"It is finished"-A Sermon for Good Friday, John 18:1-1942
I have a good friend who spent a significant amount of time in prison, and, thus, I was blessed to spend some time with him there. Not in prison myself, though knowing my friend’s story, I also know that the choices we make have real consequences and that one poor choice, even a seemingly naïve or compulsive one, can have disastrous results, that can be overcome, but are very painful nonetheless, even for good people…even very good people. So, my time with my friend in prison was mainly in visiting rooms…sometimes face to face and sometimes with thick glass separating us. And these conversations were almost always theological in nature. That is, we spoke of innocence and guilt, justice and abuse, shame and forgiveness, even death and resurrection.

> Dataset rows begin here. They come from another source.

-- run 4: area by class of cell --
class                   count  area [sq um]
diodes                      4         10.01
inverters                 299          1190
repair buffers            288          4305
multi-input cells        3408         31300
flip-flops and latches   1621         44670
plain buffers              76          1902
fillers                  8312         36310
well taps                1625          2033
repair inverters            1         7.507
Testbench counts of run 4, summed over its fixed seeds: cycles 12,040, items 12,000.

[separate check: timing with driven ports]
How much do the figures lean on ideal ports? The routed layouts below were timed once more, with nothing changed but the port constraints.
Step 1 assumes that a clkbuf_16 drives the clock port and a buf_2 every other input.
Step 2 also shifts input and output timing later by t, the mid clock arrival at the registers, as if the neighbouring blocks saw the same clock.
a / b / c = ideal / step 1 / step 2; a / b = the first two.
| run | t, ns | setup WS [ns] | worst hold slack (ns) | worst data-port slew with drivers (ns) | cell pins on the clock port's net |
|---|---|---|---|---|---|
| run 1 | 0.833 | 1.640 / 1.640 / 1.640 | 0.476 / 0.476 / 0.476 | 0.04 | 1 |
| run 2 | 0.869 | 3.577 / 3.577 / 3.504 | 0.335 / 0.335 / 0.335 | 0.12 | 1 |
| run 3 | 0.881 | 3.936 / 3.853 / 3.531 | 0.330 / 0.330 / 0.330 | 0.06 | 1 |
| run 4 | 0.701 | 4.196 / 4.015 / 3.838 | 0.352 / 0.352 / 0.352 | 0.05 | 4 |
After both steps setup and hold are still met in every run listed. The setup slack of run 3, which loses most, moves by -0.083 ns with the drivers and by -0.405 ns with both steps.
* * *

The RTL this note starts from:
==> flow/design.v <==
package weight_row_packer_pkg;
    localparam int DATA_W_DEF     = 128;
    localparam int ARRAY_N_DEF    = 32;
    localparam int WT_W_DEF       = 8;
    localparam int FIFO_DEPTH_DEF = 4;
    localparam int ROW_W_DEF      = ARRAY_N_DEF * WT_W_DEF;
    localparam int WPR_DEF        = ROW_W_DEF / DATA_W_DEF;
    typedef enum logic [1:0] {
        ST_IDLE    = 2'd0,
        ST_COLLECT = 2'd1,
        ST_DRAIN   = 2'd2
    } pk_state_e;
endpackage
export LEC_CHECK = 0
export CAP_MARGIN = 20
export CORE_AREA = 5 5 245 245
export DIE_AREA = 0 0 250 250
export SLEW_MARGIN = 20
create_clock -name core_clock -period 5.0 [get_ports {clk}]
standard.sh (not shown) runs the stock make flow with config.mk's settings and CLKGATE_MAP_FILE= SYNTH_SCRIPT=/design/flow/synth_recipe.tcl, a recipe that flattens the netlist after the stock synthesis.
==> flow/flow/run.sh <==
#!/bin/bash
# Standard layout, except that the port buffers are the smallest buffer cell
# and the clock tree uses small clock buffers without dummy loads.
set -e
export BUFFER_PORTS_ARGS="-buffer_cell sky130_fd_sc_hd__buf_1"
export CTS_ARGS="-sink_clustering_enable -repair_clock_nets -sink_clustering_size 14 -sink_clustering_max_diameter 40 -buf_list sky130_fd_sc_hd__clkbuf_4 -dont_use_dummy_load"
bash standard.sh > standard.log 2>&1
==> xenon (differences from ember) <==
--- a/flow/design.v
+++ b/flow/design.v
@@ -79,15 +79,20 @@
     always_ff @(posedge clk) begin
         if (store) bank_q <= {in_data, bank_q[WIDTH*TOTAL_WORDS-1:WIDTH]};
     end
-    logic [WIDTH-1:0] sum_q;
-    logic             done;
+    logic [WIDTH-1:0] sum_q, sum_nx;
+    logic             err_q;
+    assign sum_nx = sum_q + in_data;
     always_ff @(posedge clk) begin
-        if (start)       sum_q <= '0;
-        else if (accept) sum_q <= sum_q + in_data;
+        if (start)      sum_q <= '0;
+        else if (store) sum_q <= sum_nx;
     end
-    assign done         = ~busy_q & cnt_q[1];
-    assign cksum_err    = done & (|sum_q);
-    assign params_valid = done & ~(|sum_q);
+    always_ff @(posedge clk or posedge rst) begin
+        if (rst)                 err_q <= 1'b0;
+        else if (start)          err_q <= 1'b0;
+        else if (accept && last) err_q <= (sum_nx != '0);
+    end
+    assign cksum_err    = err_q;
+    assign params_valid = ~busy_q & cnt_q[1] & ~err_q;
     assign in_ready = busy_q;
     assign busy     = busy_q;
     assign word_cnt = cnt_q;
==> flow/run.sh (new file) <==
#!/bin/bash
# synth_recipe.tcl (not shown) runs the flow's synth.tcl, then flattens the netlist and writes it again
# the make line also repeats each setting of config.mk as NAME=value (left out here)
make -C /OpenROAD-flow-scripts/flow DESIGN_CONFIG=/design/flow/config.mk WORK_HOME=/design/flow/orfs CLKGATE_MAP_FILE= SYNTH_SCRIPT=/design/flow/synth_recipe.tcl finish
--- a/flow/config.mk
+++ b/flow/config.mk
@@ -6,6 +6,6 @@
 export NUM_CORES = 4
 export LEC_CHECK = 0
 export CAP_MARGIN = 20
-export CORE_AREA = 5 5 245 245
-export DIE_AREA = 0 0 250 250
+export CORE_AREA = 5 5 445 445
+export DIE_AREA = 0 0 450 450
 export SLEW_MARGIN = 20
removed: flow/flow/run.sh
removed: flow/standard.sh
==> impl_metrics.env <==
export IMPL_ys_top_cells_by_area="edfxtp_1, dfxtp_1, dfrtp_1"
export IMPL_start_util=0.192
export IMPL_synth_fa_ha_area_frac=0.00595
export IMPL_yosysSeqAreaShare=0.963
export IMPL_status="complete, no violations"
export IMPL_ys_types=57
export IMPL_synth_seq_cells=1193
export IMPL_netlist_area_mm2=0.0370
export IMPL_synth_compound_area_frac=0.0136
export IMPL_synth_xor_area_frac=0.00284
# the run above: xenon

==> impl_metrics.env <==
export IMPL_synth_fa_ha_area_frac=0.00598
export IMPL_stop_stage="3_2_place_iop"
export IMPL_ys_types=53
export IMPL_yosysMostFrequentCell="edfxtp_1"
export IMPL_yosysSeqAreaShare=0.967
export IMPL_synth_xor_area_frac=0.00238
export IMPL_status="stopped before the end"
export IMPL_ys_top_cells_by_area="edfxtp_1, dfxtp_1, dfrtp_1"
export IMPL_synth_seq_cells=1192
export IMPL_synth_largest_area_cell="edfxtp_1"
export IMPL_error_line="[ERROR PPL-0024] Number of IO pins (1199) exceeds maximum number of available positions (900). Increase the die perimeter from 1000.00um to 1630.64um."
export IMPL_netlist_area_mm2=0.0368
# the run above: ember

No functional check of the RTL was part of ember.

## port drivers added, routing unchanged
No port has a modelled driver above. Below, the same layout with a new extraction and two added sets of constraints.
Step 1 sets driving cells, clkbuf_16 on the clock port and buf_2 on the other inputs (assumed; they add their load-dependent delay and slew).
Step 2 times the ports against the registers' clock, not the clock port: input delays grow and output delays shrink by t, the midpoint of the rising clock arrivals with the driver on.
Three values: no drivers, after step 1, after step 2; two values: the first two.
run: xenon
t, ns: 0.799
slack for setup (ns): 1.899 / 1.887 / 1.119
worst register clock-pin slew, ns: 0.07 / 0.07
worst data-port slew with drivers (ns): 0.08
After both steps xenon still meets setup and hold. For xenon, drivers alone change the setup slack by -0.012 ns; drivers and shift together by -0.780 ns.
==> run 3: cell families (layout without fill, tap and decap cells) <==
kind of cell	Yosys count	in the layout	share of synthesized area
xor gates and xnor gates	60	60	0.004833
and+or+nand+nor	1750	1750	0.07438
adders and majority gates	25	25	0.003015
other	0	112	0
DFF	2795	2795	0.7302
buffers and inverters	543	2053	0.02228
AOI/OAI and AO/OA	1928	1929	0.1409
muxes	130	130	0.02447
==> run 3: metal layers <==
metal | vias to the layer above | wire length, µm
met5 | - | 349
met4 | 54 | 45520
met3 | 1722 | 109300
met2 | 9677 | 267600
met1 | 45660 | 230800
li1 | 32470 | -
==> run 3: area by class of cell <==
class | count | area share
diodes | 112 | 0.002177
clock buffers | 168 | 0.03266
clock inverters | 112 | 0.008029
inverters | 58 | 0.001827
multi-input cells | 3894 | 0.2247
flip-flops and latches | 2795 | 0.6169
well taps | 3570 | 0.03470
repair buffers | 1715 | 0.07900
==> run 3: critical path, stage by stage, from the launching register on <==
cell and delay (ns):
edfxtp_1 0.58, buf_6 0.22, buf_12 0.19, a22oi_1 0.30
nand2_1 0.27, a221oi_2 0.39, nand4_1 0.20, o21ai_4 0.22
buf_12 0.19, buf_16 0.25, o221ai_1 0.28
Context: an optimization exercise on an open-source flow, tuned for small area, a short achievable clock period and few clock cycles per item. The choices shown serve that exercise and are no tape-out recipe.
The RTL was checked by simulation tests, not by an equivalence proof against the original design.

// serpent_block_cipher_unit
module serpent_block_cipher_unit (
  input  wire logic         clk_i,
  input  wire logic         rst_ni,
  input  wire logic         psel_i,
  input  wire logic         penable_i,
  input  wire logic         pwrite_i,
  input  wire logic [5:0]   paddr_i,
  input  wire logic [63:0]  pwdata_i,
  output logic [63:0]       prdata_o,
  output logic              pready_o,
  input  wire logic         s_axis_tvalid_i,
  output logic              s_axis_tready_o,
  input  wire logic [127:0] s_axis_tdata_i,   
  input  wire logic         s_axis_tuser_i,   
  output logic              m_axis_tvalid_o,
  input  wire logic         m_axis_tready_i,
  output logic [127:0]      m_axis_tdata_o    
);
Size in the first run: roughly 43000 cells after synthesis, roughly 400 I/O pins, ~0.35 mm^2 of cells after synthesis.
==> flow/config.mk <==
export PLATFORM = sky130hd
export DESIGN_NAME = serpent_block_cipher_unit
export DESIGN_NICKNAME = serpent_block_cipher_unit
export VERILOG_FILES = /design/flow/design.v
export SDC_FILE = /design/flow/constraint.sdc
export NUM_CORES = 8
export LEC_CHECK = 0
export CAP_MARGIN = 40
export CORE_MARGIN = 2
export CORE_UTILIZATION = 30
export PLACE_DENSITY = 0.42
export SETUP_SLACK_MARGIN = 5.0
export SLEW_MARGIN = 40
export SYNTH_MEMORY_MAX_BITS = 8192
==> flow/constraint.sdc <==
create_clock -name core_clock -period 10.0 [get_ports {clk_i}]
set_input_delay 2.0000 -clock core_clock [delete_from_list [all_inputs] [get_ports {clk_i}]]
set_output_delay 2.0000 -clock core_clock [all_outputs]
set_load 0.01 [all_outputs]
standard.sh (not shown) runs the stock make flow with config.mk's settings and CLKGATE_MAP_FILE= SYNTH_SCRIPT=/design/flow/synth_recipe.tcl, a recipe that flattens the netlist after the stock synthesis.
==> flow/flow/run.sh <==
#!/bin/bash
# Layout flow: the standard synthesis, then the combinational logic mapped
# again onto the cells (flip-flops kept as they are, names and cell types
# unchanged), then the standard layout from floorplan to finish, with one
# more repair of slew, capacitance and setup timing just before detailed
# routing (flow/pre_drt.tcl).
# Each tool writes its full output to a log of its own in the work folder.
set -euo pipefail
WORK=$(pwd)
FLOWDIR=$WORK/flow
R=$WORK/orfs/results/$FLOW_PLATFORM/serpent_block_cipher_unit/base
YOSYS=${YOSYS_EXE:-$FLOW_HOME/../tools/install/yosys/bin/yosys}
[ -x "$YOSYS" ] || YOSYS=yosys

bash standard.sh synth > $WORK/log_synth.txt 2>&1

cp $R/1_2_yosys.v $WORK/std_synth.v
LIB=$FLOW_HOME/platforms/$FLOW_PLATFORM/lib/sky130_fd_sc_hd__tt_025C_1v80.lib \
IN=$WORK/std_synth.v OUT=$WORK/remapped.v TOP=$FLOW_TOP SCRIPT=$FLOWDIR/remap.abc \
  "$YOSYS" -c $FLOWDIR/remap.tcl > $WORK/log_remap.txt 2>&1

cp $WORK/remapped.v $R/1_2_yosys.v
rm -f $R/1_synth.odb
export PRE_DETAIL_ROUTE_TCL=$FLOWDIR/pre_drt.tcl
bash standard.sh finish > $WORK/log_finish.txt 2>&1
==> flow/flow/pre_drt.tcl <==
# Before detailed routing: the global routes (with the antenna fixes) are
# final, so repair slew, capacitance and setup timing once more with their
# parasitics, then legalize and route the changed nets incrementally.
proc env_or {name default} {
  if {[info exists ::env($name)] && $::env($name) ne ""} { return $::env($name) }
  return $default
}
if {[info exists ::env(DONT_USE_CELLS)]} { set_dont_use $::env(DONT_USE_CELLS) }
set_propagated_clock [all_clocks]
estimate_parasitics -global_routing
report_worst_slack -max
global_route -start_incremental
repair_design -slew_margin [env_or SLEW_MARGIN 40] -cap_margin [env_or CAP_MARGIN 40] -verbose
repair_timing -setup -setup_margin [env_or SETUP_SLACK_MARGIN 5.0] -repair_tns 100 -verbose
detailed_placement
check_placement -verbose
global_route -end_incremental
estimate_parasitics -global_routing
report_worst_slack -max
Other scripts of this flow, unchanged in this note and not shown: flow/flow/remap.abc, flow/flow/remap.tcl
The baseline aborted during 5_1_grt with GRT-0116.
Testbench counts at the start, summed over its fixed seeds: cycles 5,228, items 1,536.
Edit:
--- a/flow/flow/pre_drt.tcl
+++ b/flow/flow/pre_drt.tcl
@@ -12,5 +12,5 @@
 global_route -start_incremental
 repair_design -slew_margin [env_or SLEW_MARGIN 40] -cap_margin [env_or CAP_MARGIN 40] -verbose
-repair_timing -setup -setup_margin [env_or SETUP_SLACK_MARGIN 5.0] -repair_tns 100 -verbose
+repair_timing -setup -setup_margin [expr {[env_or SETUP_SLACK_MARGIN 5.0] + 0.3}] -repair_tns 100 -verbose
 detailed_placement
 check_placement -verbose
After rerunning:
- The new run did not get past 5_1_grt (GRT-0116)
- area after synthesis does not change
- synthesized cell count is unchanged

* * *

## trial 30
Another version of the RTL of serpent_block_cipher_unit (not shown whole).
Size in the first run: roughly 43000 cells after synthesis, roughly 350000 um2 of cells after synthesis.
==> flow/design.v (excerpt) <==
module serpent_block_cipher_unit (
  input  wire logic         clk_i,
  input  wire logic         rst_ni,
  input  wire logic         psel_i,
  input  wire logic         penable_i,
  input  wire logic         pwrite_i,
  input  wire logic [5:0]   paddr_i,
  input  wire logic [63:0]  pwdata_i,
  output logic [63:0]       prdata_o,
  output logic              pready_o,
  input  wire logic         s_axis_tvalid_i,
  output logic              s_axis_tready_o,
  input  wire logic [127:0] s_axis_tdata_i,   
  input  wire logic         s_axis_tuser_i,   
  output logic              m_axis_tvalid_o,
  input  wire logic         m_axis_tready_i,
  output logic [127:0]      m_axis_tdata_o    
);
Settings: LEC_CHECK=0, CAP_MARGIN=40, CORE_MARGIN=2, CORE_UTILIZATION=30, PLACE_DENSITY=0.42, SETUP_SLACK_MARGIN=5.0, SLEW_MARGIN=40, SYNTH_MEMORY_MAX_BITS=8192; clock period 10.0 ns.
==> flow/flow/run.sh <==
#!/bin/bash
# Layout flow: the standard synthesis, then the combinational logic mapped
# again onto the cells (flip-flops kept as they are, names and cell types
# unchanged), then the standard layout from floorplan to finish.
# Each tool writes its full output to a log of its own in the work folder.
set -euo pipefail
WORK=$(pwd)
FLOWDIR=$WORK/flow
R=$WORK/orfs/results/$FLOW_PLATFORM/serpent_block_cipher_unit/base
YOSYS=${YOSYS_EXE:-$FLOW_HOME/../tools/install/yosys/bin/yosys}
[ -x "$YOSYS" ] || YOSYS=yosys

bash standard.sh synth > $WORK/log_synth.txt 2>&1

cp $R/1_2_yosys.v $WORK/std_synth.v
LIB=$FLOW_HOME/platforms/$FLOW_PLATFORM/lib/sky130_fd_sc_hd__tt_025C_1v80.lib \
IN=$WORK/std_synth.v OUT=$WORK/remapped.v TOP=$FLOW_TOP SCRIPT=$FLOWDIR/remap.abc \
  "$YOSYS" -c $FLOWDIR/remap.tcl > $WORK/log_remap.txt 2>&1

cp $WORK/remapped.v $R/1_2_yosys.v
rm -f $R/1_synth.odb
bash standard.sh finish > $WORK/log_finish.txt 2>&1
==> flow/flow/remap.abc <==
&get -n
&st
&dch -f
&nf -D 3500
&put
topo
stime -c
buffer -c
upsize -c
dnsize -c
==> flow/flow/remap.tcl <==
# Map the combinational logic of the standard synthesis netlist again.
# Flip-flops and tie cells stay as they are (blackboxes keep their instance
# names and cell types); every other cell is read as its liberty function.
yosys -import
set lib $::env(LIB)
read_liberty -ignore_miss_func $lib
blackbox sky130_fd_sc_hd__df* sky130_fd_sc_hd__edf* sky130_fd_sc_hd__sdf* sky130_fd_sc_hd__sedf* sky130_fd_sc_hd__dl* sky130_fd_sc_hd__conb_1
read_verilog $::env(IN)
hierarchy -check -top $::env(TOP)
flatten
opt_clean
set fh [open abc.constr w]
puts $fh "set_driving_cell sky130_fd_sc_hd__buf_1"
puts $fh "set_load 5"
close $fh
abc -liberty $lib -constr abc.constr -D 3500 -script $::env(SCRIPT) \
  -dont_use *lpflow* -dont_use *probe* -dont_use *clkdly* -dont_use *dlygate* \
  -dont_use *sdlclkp* -dont_use *dlclkp* -dont_use *a222oi*
opt_clean -purge
# cell definitions again (as blackboxes) so that the checks see every port
read_liberty -lib -overwrite -ignore_miss_func $lib
hilomap -singleton -hicell sky130_fd_sc_hd__conb_1 HI -locell sky130_fd_sc_hd__conb_1 LO
splitnets
opt_clean -purge
insbuf -buf sky130_fd_sc_hd__buf_4 A X
check -assert
tee -o remap_stat.txt stat -liberty $lib
write_verilog -noattr -noexpr -nohex -nodec $::env(OUT)
In the summary table, trial 30 is marked failed, with error GRT-0116 raised in 5_1_grt.
Testbench counts of trial 30, summed over its fixed seeds: cycles 5,196, items 1,536.
Input changes introduced in trial 64 (baseline for comparison: trial 30):
diff --git a/flow/flow/run.sh b/flow/flow/run.sh
--- a/flow/flow/run.sh
+++ b/flow/flow/run.sh
@@ -4 +4,3 @@
-# unchanged), then the standard layout from floorplan to finish.
+# unchanged), then the standard layout from floorplan to finish, with one
+# more repair of slew, capacitance and setup timing just before detailed
+# routing (flow/pre_drt.tcl).
@@ -21,0 +24 @@
+export PRE_DETAIL_ROUTE_TCL=$FLOWDIR/pre_drt.tcl
==> flow/flow/pre_drt.tcl (new file) <==
# Before detailed routing: the global routes (with the antenna fixes) are
# final, so repair slew, capacitance and setup timing once more with their
# parasitics, then legalize and route the changed nets incrementally.
proc env_or {name default} {
  if {[info exists ::env($name)] && $::env($name) ne ""} { return $::env($name) }
  return $default
}
if {[info exists ::env(DONT_USE_CELLS)]} { set_dont_use $::env(DONT_USE_CELLS) }
set_propagated_clock [all_clocks]
estimate_parasitics -global_routing
report_worst_slack -max
global_route -start_incremental
repair_design -slew_margin [env_or SLEW_MARGIN 40] -cap_margin [env_or CAP_MARGIN 40] -verbose
repair_timing -setup -setup_margin [env_or SETUP_SLACK_MARGIN 5.0] -repair_tns 100 -verbose
detailed_placement
check_placement -verbose
global_route -end_incremental
estimate_parasitics -global_routing
report_worst_slack -max
## What came out
- Trial 64: aborted in 5_1_grt (tool error)
- Trial 64 against trial 30: number of buffer cells added on primary ports flat, post-synth design cell area flat, width of the die flat, routability congestion estimate from global placement flat, number of hold buffers added after CTS flat.
- Reported for trial 30 and trial 64, number of levels in the clock H-tree turned out identical to the last digit.
- Synthesized netlist net count: trial 64 vs trial 30 identical
- In terms of number of primary I/O pins, trial 64 and trial 30 differ only marginally.
- Trial 30 -> trial 64: synthesized cell count delta 0, exact match
- The number of gates given a new drive strength after cts was comparable across trial 30 and trial 64.
- Post-detailed-placement half-perimeter wirelength: trial 64 vs trial 30, no meaningful difference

And one experienced while in prison that irked my friend, and that is putting it lightly…that deeply troubled my friend…was, of all things, his experience of Christian revivals that took place in the prisons where he spent many months…and that happened with some frequency. Preachers would be invited into the prisons…which I would consider overall a very good thing. And these preachers would indeed preach. In fact, hey would speak often of the death that we remember this day…the death that Jesus really experienced. They would preach entirely convicted sermons about Jesus dying a painful death on the hard wood of the violent cross…stretching his arms out…offering his life…for our sin…that we all might come within his loving embrace…might enter into the everlasting arms of love. Jesus’ arms were stretched out and nailed to the cross…taking on his own back our own sin and brokenness that we all might be free…free from sin and death…forgiven for our wrong doings…washed clean by the blood of lamb. As Isaiah said when prophesying about the coming Messiah, who we know in the person of Jesus, that though our sins are like scarlet…through the sacrifice of God’s paschal lamb, God’s Messiah, through Jesus’ shed blood on the cross…we all are made white like new fallen snow. For through Jesus’ death that we remember this day, forgiveness is poured out into our world…out into our lives…forgiveness for the sin in our life…forgiveness for our own poor choices…forgiveness for our betrayals and self-centeredness…forgiveness for the hurt we have caused others and ourselves…blessed forgiveness and eternal grace…amazing grace.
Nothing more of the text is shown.